Supplied material →
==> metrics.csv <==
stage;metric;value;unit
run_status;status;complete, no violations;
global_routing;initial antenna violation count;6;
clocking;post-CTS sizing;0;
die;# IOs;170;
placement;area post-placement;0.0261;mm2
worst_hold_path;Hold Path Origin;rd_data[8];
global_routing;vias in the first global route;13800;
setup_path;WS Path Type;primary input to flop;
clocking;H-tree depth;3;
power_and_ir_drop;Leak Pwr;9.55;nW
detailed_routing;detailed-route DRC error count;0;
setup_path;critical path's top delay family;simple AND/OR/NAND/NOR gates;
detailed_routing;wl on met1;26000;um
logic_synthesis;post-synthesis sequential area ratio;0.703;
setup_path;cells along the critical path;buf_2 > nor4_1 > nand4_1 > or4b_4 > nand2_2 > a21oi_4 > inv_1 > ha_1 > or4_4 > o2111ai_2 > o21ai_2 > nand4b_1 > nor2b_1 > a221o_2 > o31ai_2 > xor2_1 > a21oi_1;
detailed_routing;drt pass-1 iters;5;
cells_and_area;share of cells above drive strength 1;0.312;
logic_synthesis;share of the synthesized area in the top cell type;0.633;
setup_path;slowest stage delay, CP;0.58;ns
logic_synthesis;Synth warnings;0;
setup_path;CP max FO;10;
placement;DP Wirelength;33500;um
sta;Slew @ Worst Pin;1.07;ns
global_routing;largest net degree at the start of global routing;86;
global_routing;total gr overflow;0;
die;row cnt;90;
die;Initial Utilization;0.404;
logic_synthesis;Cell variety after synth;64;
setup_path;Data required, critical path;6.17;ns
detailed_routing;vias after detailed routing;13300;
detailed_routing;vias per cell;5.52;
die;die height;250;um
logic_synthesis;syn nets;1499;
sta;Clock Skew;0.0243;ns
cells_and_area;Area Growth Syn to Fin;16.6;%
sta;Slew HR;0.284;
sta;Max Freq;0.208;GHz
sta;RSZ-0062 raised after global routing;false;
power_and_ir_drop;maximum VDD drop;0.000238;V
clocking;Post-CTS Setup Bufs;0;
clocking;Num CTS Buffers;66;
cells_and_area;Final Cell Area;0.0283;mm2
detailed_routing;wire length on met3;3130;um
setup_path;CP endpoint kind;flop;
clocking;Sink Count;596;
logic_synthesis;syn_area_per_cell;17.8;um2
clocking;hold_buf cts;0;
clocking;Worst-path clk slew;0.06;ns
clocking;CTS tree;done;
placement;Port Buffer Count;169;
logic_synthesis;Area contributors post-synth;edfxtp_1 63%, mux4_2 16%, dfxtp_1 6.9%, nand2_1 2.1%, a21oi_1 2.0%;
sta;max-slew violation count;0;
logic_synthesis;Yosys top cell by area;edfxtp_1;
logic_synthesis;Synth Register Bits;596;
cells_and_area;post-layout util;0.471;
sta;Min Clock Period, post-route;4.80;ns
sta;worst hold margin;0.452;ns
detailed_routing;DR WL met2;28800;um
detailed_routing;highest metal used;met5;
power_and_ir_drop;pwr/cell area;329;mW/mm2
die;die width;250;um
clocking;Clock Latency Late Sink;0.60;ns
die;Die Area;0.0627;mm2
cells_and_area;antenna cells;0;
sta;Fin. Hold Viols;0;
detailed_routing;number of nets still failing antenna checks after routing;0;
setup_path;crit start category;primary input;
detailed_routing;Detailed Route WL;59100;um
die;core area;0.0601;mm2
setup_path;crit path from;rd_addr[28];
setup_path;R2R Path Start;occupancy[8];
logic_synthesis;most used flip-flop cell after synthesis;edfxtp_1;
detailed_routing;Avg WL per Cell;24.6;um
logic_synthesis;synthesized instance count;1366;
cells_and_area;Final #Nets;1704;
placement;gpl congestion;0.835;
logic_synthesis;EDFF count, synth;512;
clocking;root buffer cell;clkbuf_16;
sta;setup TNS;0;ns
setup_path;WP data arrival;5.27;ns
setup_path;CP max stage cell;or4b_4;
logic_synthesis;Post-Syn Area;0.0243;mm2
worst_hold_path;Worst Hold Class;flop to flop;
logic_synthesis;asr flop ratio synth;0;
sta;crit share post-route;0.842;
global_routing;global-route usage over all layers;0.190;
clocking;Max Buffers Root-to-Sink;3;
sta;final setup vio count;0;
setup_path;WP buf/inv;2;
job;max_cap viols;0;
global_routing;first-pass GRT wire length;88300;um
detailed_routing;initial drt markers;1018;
`config.mk`:
```
export PLATFORM = sky130hd
export DESIGN_NAME = pipeline_hazard_ctrl
export DESIGN_NICKNAME = d
export VERILOG_FILES = /design/src/rtl/pipeline_hazard_ctrl_pkg.sv /design/src/rtl/pipeline_hazard_ctrl_load_use_detect.sv /design/src/rtl/pipeline_hazard_ctrl.sv
export SDC_FILE = /design/constraint.sdc
export NUM_CORES = 1
export LEC_CHECK = 0
export ABC_CLOCK_PERIOD_IN_PS = 2800
export BUFFER_PORTS_ARGS = -buffer_cell sky130_fd_sc_hd__buf_2
export CAP_MARGIN = 40
export CORE_UTILIZATION = 51
export DETAILED_ROUTE_END_ITERATION = 10
export PLACE_DENSITY = 0.79
export SLEW_MARGIN = 30
export SYNTH_ARGS = -nofsm -noshare
export SYNTH_HDL_FRONTEND = slang
export SYNTH_SLANG_ARGS = --single-unit
```
`constraint.sdc`:
```
create_clock -name clk -period 2.8 [get_ports clk]
set_clock_uncertainty 0.2 [all_clocks]
set_input_delay 0.28 -clock clk [delete_from_list [all_inputs] [get_ports clk]]
set_output_delay 0.28 -clock clk [all_outputs]
set_load 0.01 [all_outputs]
```
`src/rtl/pipeline_hazard_ctrl_pkg.sv`:
```
// Shared CPU constants for the pipeline hazard controller: FSM encoding and
// the default MEM-wait timeout.
package pipeline_hazard_ctrl_pkg;

   typedef enum logic [1:0] {
      StRun     = 2'd0,
      StMemWait = 2'd1,
      StHalt    = 2'd2
   } hazard_state_e;

   localparam int unsigned MemTimeoutDefault = 255;

endpackage

```
`src/rtl/pipeline_hazard_ctrl_load_use_detect.sv`:
```
// Combinational load-use detector: the ID instruction reads the register a
// load in EX is about to write.
module load_use_detect (
   input  logic       ex_mem_read_i,
   input  logic [4:0] ex_rt_i,
   input  logic [4:0] id_rs_i,
   input  logic [4:0] id_rt_i,
   input  logic       id_uses_rs_i,
   input  logic       id_uses_rt_i,
   output logic       load_use_o
);

   logic rs_hit;
   logic rt_hit;

   always_comb begin
      rs_hit     = id_uses_rs_i && (id_rs_i == ex_rt_i);
      rt_hit     = id_uses_rt_i && (id_rt_i == ex_rt_i);
      // r0 is hardwired to zero, so a load into it never creates a dependency
      load_use_o = ex_mem_read_i && (ex_rt_i != 5'd0) && (rs_hit || rt_hit);
   end

endmodule

```
`src/rtl/pipeline_hazard_ctrl.sv`:
```
// Pipeline hazard controller: MEM-wait freeze with timeout halt, branch/jump
// flushes and load-use stalls, plus a saturating stall-cycle counter.
module pipeline_hazard_ctrl
   import pipeline_hazard_ctrl_pkg::*;
#(
   parameter int unsigned MEM_TIMEOUT = MemTimeoutDefault
) (
   input  logic        clk,
   input  logic        reset,
   input  logic [4:0]  ID_rs,
   input  logic [4:0]  ID_rt,
   input  logic        ID_UsesRs,
   input  logic        ID_UsesRt,
   input  logic        ID_Jump,
   input  logic        EX_MemRead,
   input  logic [4:0]  EX_rt,
   input  logic        EX_BranchTaken,
   input  logic        MEM_Req,
   input  logic        MEM_Ready,
   output logic        PC_Write,
   output logic        IF_ID_Write,
   output logic        ID_EX_Write,
   output logic        EX_MEM_Write,
   output logic        IF_ID_Flush,
   output logic        ID_EX_Flush,
   output logic        MEM_WB_Flush,
   output logic        Halted,
   output logic [15:0] Stall_Cycles
);

   localparam logic [8:0] TimeoutLimit = 9'(MEM_TIMEOUT);

   hazard_state_e state_q;
   logic [7:0]    wait_cnt_q;
   logic [15:0]   stall_q;
   logic          load_use;
   logic          frozen;

   load_use_detect u_load_use_detect (
      .ex_mem_read_i (EX_MemRead),
      .ex_rt_i       (EX_rt),
      .id_rs_i       (ID_rs),
      .id_rt_i       (ID_rt),
      .id_uses_rs_i  (ID_UsesRs),
      .id_uses_rt_i  (ID_UsesRt),
      .load_use_o    (load_use)
   );

   always_comb begin
      frozen = (state_q == StHalt)
            || (state_q == StMemWait && !MEM_Ready)
            || (state_q == StRun && MEM_Req && !MEM_Ready);

      PC_Write     = 1'b1;
      IF_ID_Write  = 1'b1;
      ID_EX_Write  = 1'b1;
      EX_MEM_Write = 1'b1;
      IF_ID_Flush  = 1'b0;
      ID_EX_Flush  = 1'b0;
      MEM_WB_Flush = 1'b0;

      if (!reset) begin
         // Freeze suppresses front-end flushes; pending hazards are re-seen once released
         if (frozen) begin
            PC_Write     = 1'b0;
            IF_ID_Write  = 1'b0;
            ID_EX_Write  = 1'b0;
            EX_MEM_Write = 1'b0;
            MEM_WB_Flush = 1'b1;
         end else if (EX_BranchTaken) begin
            IF_ID_Flush = 1'b1;
            ID_EX_Flush = 1'b1;
         end else if (load_use) begin
            PC_Write    = 1'b0;
            IF_ID_Write = 1'b0;
            ID_EX_Flush = 1'b1;
         end else if (ID_Jump) begin
            IF_ID_Flush = 1'b1;
         end
      end
   end

   always_ff @(posedge clk) begin
      if (reset) begin
         state_q    <= StRun;
         wait_cnt_q <= 8'd0;
         stall_q    <= 16'd0;
      end else begin
         if (!PC_Write && stall_q != 16'hFFFF) begin
            stall_q <= stall_q + 16'd1;
         end
         unique case (state_q)
            StRun: begin
               if (MEM_Req && !MEM_Ready) begin
                  state_q    <= StMemWait;
                  wait_cnt_q <= 8'd0;
               end
            end
            StMemWait: begin
               if (MEM_Ready) begin
                  state_q <= StRun;
               end else begin
                  wait_cnt_q <= wait_cnt_q + 8'd1;
                  if ({1'b0, wait_cnt_q} + 9'd1 >= TimeoutLimit) begin
                     state_q <= StHalt;
                  end
               end
            end
            StHalt: begin
               state_q <= StHalt;
            end
            default: begin
               state_q <= StRun;
            end
         endcase
      end
   end

   assign Halted       = (state_q == StHalt);
   assign Stall_Cycles = stall_q;

endmodule

```
==> results of run 1 <==
## tightest hold or removal path: cells and delay by family
kind	cells	cell delay, ns
AOI/OAI and AO/OA	1	0.15
buffers and inverters	1	0.10
and+or+nand+nor	1	0.05
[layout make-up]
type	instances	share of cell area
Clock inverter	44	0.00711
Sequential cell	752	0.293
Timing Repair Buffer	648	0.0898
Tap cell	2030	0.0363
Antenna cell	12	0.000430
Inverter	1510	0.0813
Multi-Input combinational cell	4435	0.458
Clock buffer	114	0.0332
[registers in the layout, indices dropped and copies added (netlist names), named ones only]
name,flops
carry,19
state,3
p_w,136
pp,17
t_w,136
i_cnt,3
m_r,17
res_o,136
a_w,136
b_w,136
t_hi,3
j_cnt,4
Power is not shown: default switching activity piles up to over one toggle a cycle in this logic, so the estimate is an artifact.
### src/rtl/obstacle_receiver_if.sv
// Stream input, read port and status of the obstacle receiver.
//   master: producer/reader side (drives in_*, rd_en/rd_row/rd_lane)
//   slave : receiver side (drives rd_*, frame_ready, frame_count, proto_err)
interface obstacle_receiver_if;
  import obstacle_pkg::*;

  logic                   in_valid;
  logic                   in_first_row;
  logic [WORD_WIDTH-1:0]  in_obstacle;
  logic                   in_done;
  logic                   rd_en;
  logic [ROW_WIDTH-1:0]   rd_row;
  logic [LANE_WIDTH-1:0]  rd_lane;
  logic                   rd_valid;
  logic [TYPE_WIDTH-1:0]  rd_type;
  logic [DEPTH_WIDTH-1:0] rd_depth;
  logic                   frame_ready;
  logic [COUNT_WIDTH-1:0] frame_count;
  logic                   proto_err;

  modport master (
    output in_valid, in_first_row, in_obstacle, in_done, rd_en, rd_row, rd_lane,
    input  rd_valid, rd_type, rd_depth, frame_ready, frame_count, proto_err
  );

  modport slave (
    input  in_valid, in_first_row, in_obstacle, in_done, rd_en, rd_row, rd_lane,
    output rd_valid, rd_type, rd_depth, frame_ready, frame_count, proto_err
  );

endinterface
`config.mk`:
```
export PLATFORM = sky130hd
export DESIGN_NAME = pid_sample_sched
export DESIGN_NICKNAME = d
export VERILOG_FILES = /design/src/rtl/pid_sample_sched.sv
export SDC_FILE = /design/constraint.sdc
export NUM_CORES = 1
export LEC_CHECK = 0
export ABC_AREA = 1
export BUFFER_PORTS_ARGS = -buffer_cell sky130_fd_sc_hd__buf_2
export CORE_ASPECT_RATIO = 1.2
export CORE_MARGIN = 2
export CORE_UTILIZATION = 58
export CTS_BUF_LIST = sky130_fd_sc_hd__clkbuf_8
export CTS_CLUSTER_SIZE = 12
export DETAILED_ROUTE_END_ITERATION = 7
export PLACE_DENSITY = 0.82
export SLEW_MARGIN = 20
export SYNTH_ARGS = -nofsm -noshare
export SYNTH_HDL_FRONTEND = slang
export SYNTH_SLANG_ARGS = --single-unit
export TNS_END_PERCENT = 20
```
`constraint.sdc`:
```
create_clock -name clk_i -period 8.4 [get_ports clk_i]
set_clock_uncertainty 0.15 [all_clocks]
set_input_delay 2.52 -clock clk_i [delete_from_list [all_inputs] [get_ports clk_i]]
set_output_delay 2.52 -clock clk_i [all_outputs]
set_load 0.03 [all_outputs]
```
`src/rtl/gps_sample_packer.sv`:
```
// gps_sample_packer: packs 2-bit I/Q samples into framed words on a valid/ready stream with drop counting
module gps_sample_packer #(
  parameter int SPW = 4,
  parameter int FRAME_WORDS = 64,
  parameter logic [4*SPW-1:0] SYNC_WORD = 16'h1ACF
) (
  input  logic               GPS_CLK_16_368,
  input  logic               RESET_N,
  input  logic               GPS_I0,
  input  logic               GPS_I1,
  input  logic               GPS_Q0,
  input  logic               GPS_Q1,
  input  logic               ENABLE,
  output logic [4*SPW-1:0]   OUT_DATA,
  output logic               OUT_VALID,
  input  logic               OUT_READY,
  output logic               OUT_SOF,
  output logic               OVERFLOW
);
  localparam int W = 4 * SPW;
  localparam int H = W / 2;
  localparam int CW = $clog2(SPW);
  typedef enum logic [1:0] {IDLE, SYNC, SEQ, DATA} state_t;
  state_t r_state;
  logic [W-5:0] r_sh;
  logic [W-1:0] r_pend;
  logic r_pend_v;
  logic [CW-1:0] r_scnt;
  logic [H-1:0] r_seq, r_drop;
  logic [15:0] r_wcnt;
  logic [W-1:0] w_word;
  logic [H-1:0] w_drop_inc;
  logic w_free, w_done, w_take, w_drop;
  always_comb begin
    w_word = {r_sh, GPS_I1, GPS_I0, GPS_Q1, GPS_Q0};
    w_free = !OUT_VALID || OUT_READY;
    w_done = ENABLE && r_state != IDLE && r_scnt == CW'(SPW - 1);
    w_take = ENABLE && r_state == DATA && w_free && r_pend_v;
    w_drop = w_done && r_pend_v && !w_take;
    w_drop_inc = r_drop + H'(r_drop != '1);
  end
  always_ff @(posedge GPS_CLK_16_368) begin
    if (!RESET_N) begin
      r_state <= IDLE;
      r_sh <= '0;
      r_pend <= '0;
      r_pend_v <= 1'b0;
      r_scnt <= '0;
      r_seq <= '0;
      r_drop <= '0;
      r_wcnt <= '0;
      OUT_DATA <= '0;
      OUT_VALID <= 1'b0;
      OUT_SOF <= 1'b0;
      OVERFLOW <= 1'b0;
    end else begin
      if (OUT_VALID && OUT_READY) OUT_VALID <= 1'b0;
      if (!ENABLE) begin
        r_state <= IDLE;
        r_pend_v <= 1'b0;
        r_scnt <= '0;
      end else begin
        if (r_state != IDLE) begin
          r_sh <= w_word[W-5:0];
          r_scnt <= w_done ? '0 : r_scnt + 1'b1;
        end
        if (w_drop) begin
          r_drop <= w_drop_inc;
          OVERFLOW <= 1'b1;
        end else if (w_done) begin
          r_pend <= w_word;
          r_pend_v <= 1'b1;
        end else if (w_take) begin
          r_pend_v <= 1'b0;
        end
        if (r_state == IDLE) begin
          r_state <= SYNC;
        end else if (w_free && r_state == SYNC) begin
          OUT_DATA <= SYNC_WORD;
          OUT_SOF <= 1'b1;
          OUT_VALID <= 1'b1;
          r_state <= SEQ;
        end else if (w_free && r_state == SEQ) begin
          OUT_DATA <= {r_seq, r_drop};
          OUT_SOF <= 1'b0;
          OUT_VALID <= 1'b1;
          r_drop <= H'(w_drop);
          r_wcnt <= '0;
          r_state <= DATA;
        end else if (w_take) begin
          OUT_DATA <= r_pend;
          OUT_SOF <= 1'b0;
          OUT_VALID <= 1'b1;
          r_wcnt <= r_wcnt + 1'b1;
          if (r_wcnt == 16'(FRAME_WORDS - 1)) begin
            r_seq <= r_seq + 1'b1;
            r_state <= SYNC;
          end
        end
      end
    end
  end
endmodule

```
## src/rtl/pipe_ctrl_pkg.sv

```systemverilog
// Shared definitions for the pipeline sequencer: state encoding, counter widths
// and the bundle of pipeline control enables.
package pipe_ctrl_pkg;

  localparam int CNT_W  = 16;
  localparam int WAIT_W = 8;
  localparam int INIT_W = 4;

  typedef enum logic [1:0] {
    ST_INIT     = 2'd0,
    ST_RUN      = 2'd1,
    ST_MEM_WAIT = 2'd2
  } seq_state_t;

  typedef struct packed {
    logic pc_write;
    logic ifid_write;
    logic pipe_hold;
    logic ifid_flush;
    logic exmem_flush;
    logic hazard;
  } ctrl_t;

  // Field order: pc_write, ifid_write, pipe_hold, ifid_flush, exmem_flush, hazard
  localparam ctrl_t CTRL_INIT      = 6'b000111;
  localparam ctrl_t CTRL_MEM_STALL = 6'b001000;
  localparam ctrl_t CTRL_BRANCH    = 6'b110111;
  localparam ctrl_t CTRL_LOAD_USE  = 6'b000001;
  localparam ctrl_t CTRL_NORMAL    = 6'b110000;

endpackage

```

## src/rtl/sat_counter.sv

```systemverilog
// Event counter with synchronous clear that sticks at all-ones instead of wrapping.
module sat_counter
  import pipe_ctrl_pkg::*;
#(
  parameter int WIDTH = CNT_W
) (
  input  logic             clk,
  input  logic             clr,
  input  logic             inc,
  output logic [WIDTH-1:0] count
);

  function automatic logic [WIDTH-1:0] sat_inc(input logic [WIDTH-1:0] v);
    return (&v) ? v : v + WIDTH'(1);
  endfunction

  always_ff @(posedge clk) begin
    if (clr) begin
      count <= '0;
    end else if (inc) begin
      count <= sat_inc(count);
    end
  end

endmodule

```

## src/rtl/pipeline_sequencer.sv

```systemverilog
// Hazard/stall/flush sequencer for a 5-stage pipeline: post-reset bubbles,
// memory-wait holds, branch flushes and load-use stalls, plus event counters.
module pipeline_sequencer
  import pipe_ctrl_pkg::*;
#(
  parameter int INIT_CYCLES = 4,
  parameter int MEM_TIMEOUT = 255
) (
  input  logic        clk,
  input  logic        rst,
  input  logic [4:0]  ID_Rs,
  input  logic [4:0]  ID_Rt,
  input  logic        EX_MemRead,
  input  logic [4:0]  EX_Rt,
  input  logic        MEM_BranchTaken,
  input  logic        mem_req,
  input  logic        mem_ready,
  output logic        PCWrite,
  output logic        IFID_Write,
  output logic        pipe_hold,
  output logic        IFID_Flush,
  output logic        EXMEM_Flush,
  output logic        hazard_detected,
  output logic [1:0]  seq_state,
  output logic [15:0] stall_cnt,
  output logic [15:0] flush_cnt,
  output logic        mem_timeout
);

  localparam logic [INIT_W-1:0] INIT_LOAD   = INIT_W'(INIT_CYCLES);
  localparam logic [WAIT_W:0]   TIMEOUT_LIM = (WAIT_W + 1)'(MEM_TIMEOUT);

  seq_state_t          state_q;
  seq_state_t          state_nxt;
  logic [INIT_W-1:0]   init_cnt_q;
  logic [WAIT_W-1:0]   wait_cnt_q;
  logic [WAIT_W:0]     wait_cnt_inc;
  logic                timeout_q;
  ctrl_t               ctrl;
  logic                mem_stall;
  logic                load_use;
  logic                eval_run;
  logic                stall_inc;
  logic                flush_inc;

  assign mem_stall    = mem_req && !mem_ready;
  assign load_use     = EX_MemRead && (EX_Rt != 5'd0) &&
                        ((EX_Rt == ID_Rs) || (EX_Rt == ID_Rt));
  assign wait_cnt_inc = {1'b0, wait_cnt_q} + (WAIT_W + 1)'(1);

  // Control decode: zero-latency from state and same-cycle hazard inputs
  always_comb begin
    ctrl      = CTRL_INIT;
    state_nxt = state_q;
    eval_run  = 1'b0;
    stall_inc = 1'b0;
    flush_inc = 1'b0;
    if (!rst) begin
      case (state_q)
        ST_INIT: begin
          if (init_cnt_q <= INIT_W'(1)) state_nxt = ST_RUN;
        end
        ST_RUN: eval_run = 1'b1;
        ST_MEM_WAIT: begin
          if (!mem_ready) begin
            ctrl      = CTRL_MEM_STALL;
            stall_inc = 1'b1;
          end else begin
            eval_run = 1'b1;
          end
        end
        default: state_nxt = ST_INIT;
      endcase

      // Branch outranks load-use; a pending memory access outranks both
      if (eval_run) begin
        state_nxt = ST_RUN;
        if (mem_stall) begin
          ctrl      = CTRL_MEM_STALL;
          stall_inc = 1'b1;
          state_nxt = ST_MEM_WAIT;
        end else if (MEM_BranchTaken) begin
          ctrl      = CTRL_BRANCH;
          flush_inc = 1'b1;
        end else if (load_use) begin
          ctrl      = CTRL_LOAD_USE;
          stall_inc = 1'b1;
        end else begin
          ctrl = CTRL_NORMAL;
        end
      end
    end
  end

  // State, bubble countdown and memory-wait watchdog
  always_ff @(posedge clk) begin
    if (rst) begin
      state_q    <= ST_INIT;
      init_cnt_q <= INIT_LOAD;
      wait_cnt_q <= '0;
      timeout_q  <= 1'b0;
    end else begin
      state_q <= state_nxt;
      if (state_q == ST_INIT) begin
        if (init_cnt_q > INIT_W'(1)) init_cnt_q <= init_cnt_q - 1'b1;
      end else if (state_nxt == ST_INIT) begin
        init_cnt_q <= INIT_LOAD;
      end
      if (state_q == ST_MEM_WAIT && !mem_ready) begin
        if (!(&wait_cnt_q)) wait_cnt_q <= wait_cnt_inc[WAIT_W-1:0];
        if (wait_cnt_inc >= TIMEOUT_LIM) timeout_q <= 1'b1;
      end else begin
        wait_cnt_q <= '0;
      end
    end
  end

  sat_counter #(.WIDTH(CNT_W)) u_stall_cnt (
    .clk   (clk),
    .clr   (rst),
    .inc   (stall_inc),
    .count (stall_cnt)
  );

  sat_counter #(.WIDTH(CNT_W)) u_flush_cnt (
    .clk   (clk),
    .clr   (rst),
    .inc   (flush_inc),
    .count (flush_cnt)
  );

  assign PCWrite         = ctrl.pc_write;
  assign IFID_Write      = ctrl.ifid_write;
  assign pipe_hold       = ctrl.pipe_hold;
  assign IFID_Flush      = ctrl.ifid_flush;
  assign EXMEM_Flush     = ctrl.exmem_flush;
  assign hazard_detected = ctrl.hazard;
  assign seq_state       = state_q;
  assign mem_timeout     = timeout_q;

endmodule

```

Exercise description → In the records above, find the line containing "logic_synthesis;Cell variety after synth;64;" and restate word for word every line from the first through that one.

Output for this task →
==> metrics.csv <==
stage;metric;value;unit
run_status;status;complete, no violations;
global_routing;initial antenna violation count;6;
clocking;post-CTS sizing;0;
die;# IOs;170;
placement;area post-placement;0.0261;mm2
worst_hold_path;Hold Path Origin;rd_data[8];
global_routing;vias in the first global route;13800;
setup_path;WS Path Type;primary input to flop;
clocking;H-tree depth;3;
power_and_ir_drop;Leak Pwr;9.55;nW
detailed_routing;detailed-route DRC error count;0;
setup_path;critical path's top delay family;simple AND/OR/NAND/NOR gates;
detailed_routing;wl on met1;26000;um
logic_synthesis;post-synthesis sequential area ratio;0.703;
setup_path;cells along the critical path;buf_2 > nor4_1 > nand4_1 > or4b_4 > nand2_2 > a21oi_4 > inv_1 > ha_1 > or4_4 > o2111ai_2 > o21ai_2 > nand4b_1 > nor2b_1 > a221o_2 > o31ai_2 > xor2_1 > a21oi_1;
detailed_routing;drt pass-1 iters;5;
cells_and_area;share of cells above drive strength 1;0.312;
logic_synthesis;share of the synthesized area in the top cell type;0.633;
setup_path;slowest stage delay, CP;0.58;ns
logic_synthesis;Synth warnings;0;
setup_path;CP max FO;10;
placement;DP Wirelength;33500;um
sta;Slew @ Worst Pin;1.07;ns
global_routing;largest net degree at the start of global routing;86;
global_routing;total gr overflow;0;
die;row cnt;90;
die;Initial Utilization;0.404;
logic_synthesis;Cell variety after synth;64;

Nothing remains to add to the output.